EXERCISE REQUIREMENTS
Output range, inclusive: from the line containing "40 | 0.147 |" to the line containing "Power and IR". Restate those lines from the data below word for word and only those.

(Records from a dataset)
»»
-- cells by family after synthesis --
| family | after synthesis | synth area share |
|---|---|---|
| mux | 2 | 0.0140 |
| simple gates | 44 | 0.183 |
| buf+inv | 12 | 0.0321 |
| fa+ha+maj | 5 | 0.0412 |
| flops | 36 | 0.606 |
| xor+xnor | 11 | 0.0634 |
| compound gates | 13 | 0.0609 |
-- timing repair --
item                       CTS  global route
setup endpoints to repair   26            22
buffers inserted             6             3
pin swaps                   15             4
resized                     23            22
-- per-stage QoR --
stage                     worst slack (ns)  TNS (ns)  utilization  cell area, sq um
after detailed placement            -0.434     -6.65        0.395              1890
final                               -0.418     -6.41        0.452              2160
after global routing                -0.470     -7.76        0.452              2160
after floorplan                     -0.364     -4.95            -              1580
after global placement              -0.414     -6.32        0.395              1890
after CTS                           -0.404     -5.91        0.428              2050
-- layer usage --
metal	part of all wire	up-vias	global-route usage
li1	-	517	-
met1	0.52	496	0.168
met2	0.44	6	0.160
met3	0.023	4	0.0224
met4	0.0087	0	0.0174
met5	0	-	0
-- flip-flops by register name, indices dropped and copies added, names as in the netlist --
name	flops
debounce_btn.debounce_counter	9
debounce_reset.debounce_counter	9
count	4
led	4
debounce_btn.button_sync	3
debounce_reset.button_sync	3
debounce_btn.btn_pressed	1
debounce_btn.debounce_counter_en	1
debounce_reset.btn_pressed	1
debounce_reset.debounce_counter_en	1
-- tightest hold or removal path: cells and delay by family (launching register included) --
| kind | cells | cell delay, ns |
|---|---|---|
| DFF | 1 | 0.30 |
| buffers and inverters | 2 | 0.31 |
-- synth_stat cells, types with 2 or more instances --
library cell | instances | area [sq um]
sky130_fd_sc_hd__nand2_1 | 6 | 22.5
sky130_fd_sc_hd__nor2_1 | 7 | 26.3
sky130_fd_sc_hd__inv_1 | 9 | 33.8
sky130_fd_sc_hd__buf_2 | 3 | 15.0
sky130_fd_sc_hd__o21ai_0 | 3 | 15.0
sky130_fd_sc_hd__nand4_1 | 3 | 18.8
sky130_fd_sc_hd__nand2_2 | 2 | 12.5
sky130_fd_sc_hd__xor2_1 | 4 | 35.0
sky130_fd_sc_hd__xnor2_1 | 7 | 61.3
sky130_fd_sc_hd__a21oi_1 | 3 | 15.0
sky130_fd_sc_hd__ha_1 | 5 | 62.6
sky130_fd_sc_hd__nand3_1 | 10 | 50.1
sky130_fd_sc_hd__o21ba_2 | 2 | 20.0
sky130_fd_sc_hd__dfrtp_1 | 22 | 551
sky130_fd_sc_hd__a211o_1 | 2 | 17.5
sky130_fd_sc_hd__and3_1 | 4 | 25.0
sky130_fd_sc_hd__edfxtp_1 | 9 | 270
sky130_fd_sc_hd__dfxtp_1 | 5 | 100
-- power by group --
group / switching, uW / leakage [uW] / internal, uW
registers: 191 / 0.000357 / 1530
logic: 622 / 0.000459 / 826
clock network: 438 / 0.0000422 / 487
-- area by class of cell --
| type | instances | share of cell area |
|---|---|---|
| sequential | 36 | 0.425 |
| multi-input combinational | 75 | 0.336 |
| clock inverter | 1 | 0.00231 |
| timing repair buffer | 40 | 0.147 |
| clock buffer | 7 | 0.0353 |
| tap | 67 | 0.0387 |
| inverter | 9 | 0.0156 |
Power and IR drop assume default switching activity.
««
»»
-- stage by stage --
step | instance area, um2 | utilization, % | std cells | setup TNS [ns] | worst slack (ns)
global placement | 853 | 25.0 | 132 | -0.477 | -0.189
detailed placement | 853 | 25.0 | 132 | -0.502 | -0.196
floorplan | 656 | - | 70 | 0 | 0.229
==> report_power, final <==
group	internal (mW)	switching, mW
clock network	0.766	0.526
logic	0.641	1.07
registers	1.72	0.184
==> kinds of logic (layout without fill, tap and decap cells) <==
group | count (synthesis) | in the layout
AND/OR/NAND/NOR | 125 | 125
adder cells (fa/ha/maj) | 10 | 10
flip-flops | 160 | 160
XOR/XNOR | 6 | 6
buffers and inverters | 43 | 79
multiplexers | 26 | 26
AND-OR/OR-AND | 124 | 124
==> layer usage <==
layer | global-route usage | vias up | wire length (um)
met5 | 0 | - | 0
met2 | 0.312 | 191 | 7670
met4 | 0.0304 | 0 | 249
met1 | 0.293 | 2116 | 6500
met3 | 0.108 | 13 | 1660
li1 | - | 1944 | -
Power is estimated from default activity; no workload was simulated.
««
»»
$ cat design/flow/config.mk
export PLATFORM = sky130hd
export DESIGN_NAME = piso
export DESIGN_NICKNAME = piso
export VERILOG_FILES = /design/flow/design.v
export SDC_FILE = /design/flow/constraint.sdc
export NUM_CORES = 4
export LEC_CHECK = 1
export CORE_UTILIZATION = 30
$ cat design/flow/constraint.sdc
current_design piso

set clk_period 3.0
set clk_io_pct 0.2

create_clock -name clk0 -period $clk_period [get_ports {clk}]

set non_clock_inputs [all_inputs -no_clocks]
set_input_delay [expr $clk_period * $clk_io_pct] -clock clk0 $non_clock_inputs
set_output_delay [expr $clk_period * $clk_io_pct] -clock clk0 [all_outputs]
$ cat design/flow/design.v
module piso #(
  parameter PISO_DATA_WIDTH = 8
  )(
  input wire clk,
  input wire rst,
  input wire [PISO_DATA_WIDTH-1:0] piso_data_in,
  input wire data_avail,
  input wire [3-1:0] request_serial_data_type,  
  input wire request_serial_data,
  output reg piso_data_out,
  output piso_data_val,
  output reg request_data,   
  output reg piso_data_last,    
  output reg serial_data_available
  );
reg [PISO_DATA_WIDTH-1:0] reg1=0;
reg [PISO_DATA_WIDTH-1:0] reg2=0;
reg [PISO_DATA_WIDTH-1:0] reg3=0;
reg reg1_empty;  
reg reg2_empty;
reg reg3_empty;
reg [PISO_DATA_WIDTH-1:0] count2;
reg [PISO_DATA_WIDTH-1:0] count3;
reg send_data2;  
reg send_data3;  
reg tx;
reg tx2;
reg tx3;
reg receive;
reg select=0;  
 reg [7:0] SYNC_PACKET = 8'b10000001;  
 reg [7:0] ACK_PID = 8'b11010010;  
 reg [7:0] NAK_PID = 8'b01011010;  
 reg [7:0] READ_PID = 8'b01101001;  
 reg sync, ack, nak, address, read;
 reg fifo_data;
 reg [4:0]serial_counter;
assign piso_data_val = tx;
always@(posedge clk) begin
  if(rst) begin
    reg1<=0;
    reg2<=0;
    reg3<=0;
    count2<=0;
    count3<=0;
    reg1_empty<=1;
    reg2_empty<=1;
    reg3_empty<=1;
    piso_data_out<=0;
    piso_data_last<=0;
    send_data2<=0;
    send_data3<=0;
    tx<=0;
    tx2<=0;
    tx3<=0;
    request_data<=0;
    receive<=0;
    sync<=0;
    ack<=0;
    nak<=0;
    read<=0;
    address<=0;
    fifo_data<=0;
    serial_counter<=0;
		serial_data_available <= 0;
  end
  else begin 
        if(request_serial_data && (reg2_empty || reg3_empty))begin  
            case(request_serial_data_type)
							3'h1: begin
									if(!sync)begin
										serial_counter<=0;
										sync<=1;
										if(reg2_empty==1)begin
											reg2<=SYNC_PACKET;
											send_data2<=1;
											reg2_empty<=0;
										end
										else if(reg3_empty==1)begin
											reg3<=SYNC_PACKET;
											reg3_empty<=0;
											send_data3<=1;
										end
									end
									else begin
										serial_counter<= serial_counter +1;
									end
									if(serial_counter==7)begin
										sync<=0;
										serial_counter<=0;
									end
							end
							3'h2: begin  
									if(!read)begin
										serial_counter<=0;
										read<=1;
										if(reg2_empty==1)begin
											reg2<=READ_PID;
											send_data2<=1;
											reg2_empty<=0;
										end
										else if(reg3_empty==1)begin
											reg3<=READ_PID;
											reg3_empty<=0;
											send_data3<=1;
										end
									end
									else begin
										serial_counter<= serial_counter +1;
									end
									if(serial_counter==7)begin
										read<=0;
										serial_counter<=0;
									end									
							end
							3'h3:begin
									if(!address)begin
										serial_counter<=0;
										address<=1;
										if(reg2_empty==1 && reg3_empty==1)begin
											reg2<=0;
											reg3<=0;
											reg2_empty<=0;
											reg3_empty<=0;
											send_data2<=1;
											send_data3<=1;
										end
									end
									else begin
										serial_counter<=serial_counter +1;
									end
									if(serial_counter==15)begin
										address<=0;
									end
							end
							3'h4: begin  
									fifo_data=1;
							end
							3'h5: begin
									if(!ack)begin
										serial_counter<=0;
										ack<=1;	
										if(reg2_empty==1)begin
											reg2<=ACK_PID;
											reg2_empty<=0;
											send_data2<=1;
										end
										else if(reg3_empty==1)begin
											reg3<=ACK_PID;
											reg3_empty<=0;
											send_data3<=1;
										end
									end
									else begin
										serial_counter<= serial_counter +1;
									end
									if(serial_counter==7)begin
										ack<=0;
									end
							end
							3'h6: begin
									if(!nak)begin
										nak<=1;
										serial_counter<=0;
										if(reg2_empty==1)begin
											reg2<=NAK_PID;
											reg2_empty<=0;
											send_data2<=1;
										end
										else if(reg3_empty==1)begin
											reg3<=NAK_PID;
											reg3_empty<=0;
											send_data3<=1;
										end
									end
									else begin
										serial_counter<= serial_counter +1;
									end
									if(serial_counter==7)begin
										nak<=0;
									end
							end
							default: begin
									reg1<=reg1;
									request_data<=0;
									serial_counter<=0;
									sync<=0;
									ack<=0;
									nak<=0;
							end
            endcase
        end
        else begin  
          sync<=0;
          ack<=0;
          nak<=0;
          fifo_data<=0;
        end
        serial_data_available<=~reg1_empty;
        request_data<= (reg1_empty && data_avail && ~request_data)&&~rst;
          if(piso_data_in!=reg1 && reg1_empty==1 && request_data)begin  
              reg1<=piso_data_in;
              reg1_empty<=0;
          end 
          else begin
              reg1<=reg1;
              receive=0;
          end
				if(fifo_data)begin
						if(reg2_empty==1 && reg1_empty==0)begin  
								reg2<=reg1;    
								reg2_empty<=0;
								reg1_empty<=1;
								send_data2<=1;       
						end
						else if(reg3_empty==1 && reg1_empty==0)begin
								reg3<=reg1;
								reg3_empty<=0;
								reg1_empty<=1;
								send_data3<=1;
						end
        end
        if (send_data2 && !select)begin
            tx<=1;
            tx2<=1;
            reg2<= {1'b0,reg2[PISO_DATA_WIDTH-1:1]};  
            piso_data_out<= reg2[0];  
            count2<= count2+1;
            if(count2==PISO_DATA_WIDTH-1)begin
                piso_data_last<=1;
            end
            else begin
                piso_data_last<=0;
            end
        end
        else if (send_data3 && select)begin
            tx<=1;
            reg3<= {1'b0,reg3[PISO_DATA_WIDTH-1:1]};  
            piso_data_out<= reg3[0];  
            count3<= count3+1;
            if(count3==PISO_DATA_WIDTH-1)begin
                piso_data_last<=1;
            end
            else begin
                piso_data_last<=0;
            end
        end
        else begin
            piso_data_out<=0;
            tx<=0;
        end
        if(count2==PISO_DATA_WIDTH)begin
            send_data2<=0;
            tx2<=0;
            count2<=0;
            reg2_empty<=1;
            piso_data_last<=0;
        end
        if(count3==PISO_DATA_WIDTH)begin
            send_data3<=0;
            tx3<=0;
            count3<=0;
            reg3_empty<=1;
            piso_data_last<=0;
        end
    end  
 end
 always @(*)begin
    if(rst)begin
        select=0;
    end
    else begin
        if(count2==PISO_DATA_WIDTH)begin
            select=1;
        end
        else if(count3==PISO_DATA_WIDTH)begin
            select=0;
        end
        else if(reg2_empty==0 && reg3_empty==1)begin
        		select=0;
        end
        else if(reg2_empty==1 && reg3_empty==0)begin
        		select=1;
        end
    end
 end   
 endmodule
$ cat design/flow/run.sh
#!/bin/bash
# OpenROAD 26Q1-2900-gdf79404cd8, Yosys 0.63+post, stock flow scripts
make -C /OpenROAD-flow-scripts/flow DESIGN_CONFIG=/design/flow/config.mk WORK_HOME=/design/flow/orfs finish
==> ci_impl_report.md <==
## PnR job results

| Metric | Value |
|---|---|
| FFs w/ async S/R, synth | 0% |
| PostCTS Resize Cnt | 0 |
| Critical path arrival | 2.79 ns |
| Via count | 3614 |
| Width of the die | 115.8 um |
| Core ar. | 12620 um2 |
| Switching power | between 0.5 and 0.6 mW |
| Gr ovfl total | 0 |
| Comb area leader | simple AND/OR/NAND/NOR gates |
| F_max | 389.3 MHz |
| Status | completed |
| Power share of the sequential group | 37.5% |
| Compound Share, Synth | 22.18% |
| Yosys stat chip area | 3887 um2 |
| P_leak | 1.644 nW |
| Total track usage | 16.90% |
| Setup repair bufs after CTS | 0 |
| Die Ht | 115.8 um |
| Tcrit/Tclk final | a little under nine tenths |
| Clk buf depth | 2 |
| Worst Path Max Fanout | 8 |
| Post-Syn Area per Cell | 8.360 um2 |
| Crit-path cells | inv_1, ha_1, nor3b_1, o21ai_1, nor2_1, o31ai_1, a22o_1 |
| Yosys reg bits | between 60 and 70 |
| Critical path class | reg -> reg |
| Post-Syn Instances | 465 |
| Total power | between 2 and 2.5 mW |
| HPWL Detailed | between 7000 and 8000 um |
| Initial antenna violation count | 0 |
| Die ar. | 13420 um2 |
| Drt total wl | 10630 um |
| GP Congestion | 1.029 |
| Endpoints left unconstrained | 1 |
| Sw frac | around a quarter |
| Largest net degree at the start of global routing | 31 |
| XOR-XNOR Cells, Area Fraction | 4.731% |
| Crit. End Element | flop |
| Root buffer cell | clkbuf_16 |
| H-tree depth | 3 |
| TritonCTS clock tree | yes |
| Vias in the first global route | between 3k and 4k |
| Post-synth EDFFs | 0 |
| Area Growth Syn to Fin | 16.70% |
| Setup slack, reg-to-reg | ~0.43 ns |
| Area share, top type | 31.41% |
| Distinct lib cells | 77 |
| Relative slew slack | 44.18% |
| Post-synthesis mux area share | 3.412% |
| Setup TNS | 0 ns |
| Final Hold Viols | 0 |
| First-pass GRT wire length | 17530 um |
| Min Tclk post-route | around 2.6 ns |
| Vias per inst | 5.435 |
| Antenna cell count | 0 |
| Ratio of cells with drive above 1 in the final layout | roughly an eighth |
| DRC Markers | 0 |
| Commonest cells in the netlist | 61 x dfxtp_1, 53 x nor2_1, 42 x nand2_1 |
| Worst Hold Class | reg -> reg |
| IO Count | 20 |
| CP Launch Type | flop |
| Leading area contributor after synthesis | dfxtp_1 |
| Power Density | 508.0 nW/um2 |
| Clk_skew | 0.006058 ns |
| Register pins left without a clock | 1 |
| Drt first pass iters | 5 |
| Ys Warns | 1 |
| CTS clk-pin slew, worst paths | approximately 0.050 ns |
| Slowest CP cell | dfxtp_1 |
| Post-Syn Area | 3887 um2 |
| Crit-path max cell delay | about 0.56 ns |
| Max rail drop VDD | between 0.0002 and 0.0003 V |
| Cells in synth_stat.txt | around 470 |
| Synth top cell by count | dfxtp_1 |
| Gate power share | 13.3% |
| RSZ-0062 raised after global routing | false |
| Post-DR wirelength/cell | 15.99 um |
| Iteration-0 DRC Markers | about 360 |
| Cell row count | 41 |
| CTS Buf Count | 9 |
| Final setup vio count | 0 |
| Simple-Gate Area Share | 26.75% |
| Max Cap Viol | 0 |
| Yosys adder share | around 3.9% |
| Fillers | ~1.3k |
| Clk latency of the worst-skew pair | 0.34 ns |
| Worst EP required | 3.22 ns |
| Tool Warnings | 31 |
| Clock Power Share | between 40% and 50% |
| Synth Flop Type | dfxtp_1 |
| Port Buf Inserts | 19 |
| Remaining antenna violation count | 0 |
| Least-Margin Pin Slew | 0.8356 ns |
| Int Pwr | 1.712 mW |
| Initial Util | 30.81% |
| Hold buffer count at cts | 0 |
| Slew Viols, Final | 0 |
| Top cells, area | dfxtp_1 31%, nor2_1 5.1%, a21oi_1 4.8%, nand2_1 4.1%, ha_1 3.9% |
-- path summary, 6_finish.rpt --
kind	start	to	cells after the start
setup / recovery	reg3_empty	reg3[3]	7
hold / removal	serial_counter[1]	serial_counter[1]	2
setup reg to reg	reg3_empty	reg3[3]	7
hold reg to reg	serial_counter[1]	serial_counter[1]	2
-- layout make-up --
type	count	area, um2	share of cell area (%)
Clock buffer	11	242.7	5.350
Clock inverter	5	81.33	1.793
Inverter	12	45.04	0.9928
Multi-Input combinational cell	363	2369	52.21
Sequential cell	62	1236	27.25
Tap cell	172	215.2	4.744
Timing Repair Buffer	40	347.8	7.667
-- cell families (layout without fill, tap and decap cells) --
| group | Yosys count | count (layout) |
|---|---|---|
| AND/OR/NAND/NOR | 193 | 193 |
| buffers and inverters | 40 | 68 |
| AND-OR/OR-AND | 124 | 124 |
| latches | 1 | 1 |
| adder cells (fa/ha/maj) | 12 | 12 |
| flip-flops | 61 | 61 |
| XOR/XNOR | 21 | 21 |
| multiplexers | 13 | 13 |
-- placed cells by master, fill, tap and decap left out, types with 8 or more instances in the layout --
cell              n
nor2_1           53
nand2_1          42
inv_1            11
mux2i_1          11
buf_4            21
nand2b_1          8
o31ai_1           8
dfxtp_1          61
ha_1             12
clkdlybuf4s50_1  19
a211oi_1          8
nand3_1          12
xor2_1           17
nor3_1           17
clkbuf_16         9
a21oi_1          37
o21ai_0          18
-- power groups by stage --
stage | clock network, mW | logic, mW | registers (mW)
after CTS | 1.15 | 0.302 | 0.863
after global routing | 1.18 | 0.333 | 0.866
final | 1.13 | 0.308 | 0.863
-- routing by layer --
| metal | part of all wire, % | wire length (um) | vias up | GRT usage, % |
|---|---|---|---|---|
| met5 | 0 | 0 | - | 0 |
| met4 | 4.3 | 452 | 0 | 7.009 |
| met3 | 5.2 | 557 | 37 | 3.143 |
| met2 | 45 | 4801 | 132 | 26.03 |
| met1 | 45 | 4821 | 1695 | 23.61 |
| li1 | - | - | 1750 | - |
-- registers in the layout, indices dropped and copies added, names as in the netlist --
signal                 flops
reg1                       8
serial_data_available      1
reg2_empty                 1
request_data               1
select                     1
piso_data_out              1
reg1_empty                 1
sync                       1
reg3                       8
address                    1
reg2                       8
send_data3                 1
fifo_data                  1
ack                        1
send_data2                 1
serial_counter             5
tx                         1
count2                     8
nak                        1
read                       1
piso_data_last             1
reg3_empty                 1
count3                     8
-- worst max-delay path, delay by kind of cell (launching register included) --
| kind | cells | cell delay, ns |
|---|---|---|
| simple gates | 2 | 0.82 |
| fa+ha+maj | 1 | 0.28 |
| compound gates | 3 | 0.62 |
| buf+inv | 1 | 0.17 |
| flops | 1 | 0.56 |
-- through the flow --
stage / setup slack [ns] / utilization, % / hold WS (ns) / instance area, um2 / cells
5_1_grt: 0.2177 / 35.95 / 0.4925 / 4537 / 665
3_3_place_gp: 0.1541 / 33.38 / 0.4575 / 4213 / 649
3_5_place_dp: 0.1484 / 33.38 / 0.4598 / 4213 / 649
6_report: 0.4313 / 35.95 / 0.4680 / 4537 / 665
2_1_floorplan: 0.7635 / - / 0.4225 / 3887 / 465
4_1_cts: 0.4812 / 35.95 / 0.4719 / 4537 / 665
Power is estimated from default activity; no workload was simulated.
««
EXPECTED OUTPUT
| timing repair buffer | 40 | 0.147 |
| clock buffer | 7 | 0.0353 |
| tap | 67 | 0.0387 |
| inverter | 9 | 0.0156 |
Power and IR drop assume default switching activity.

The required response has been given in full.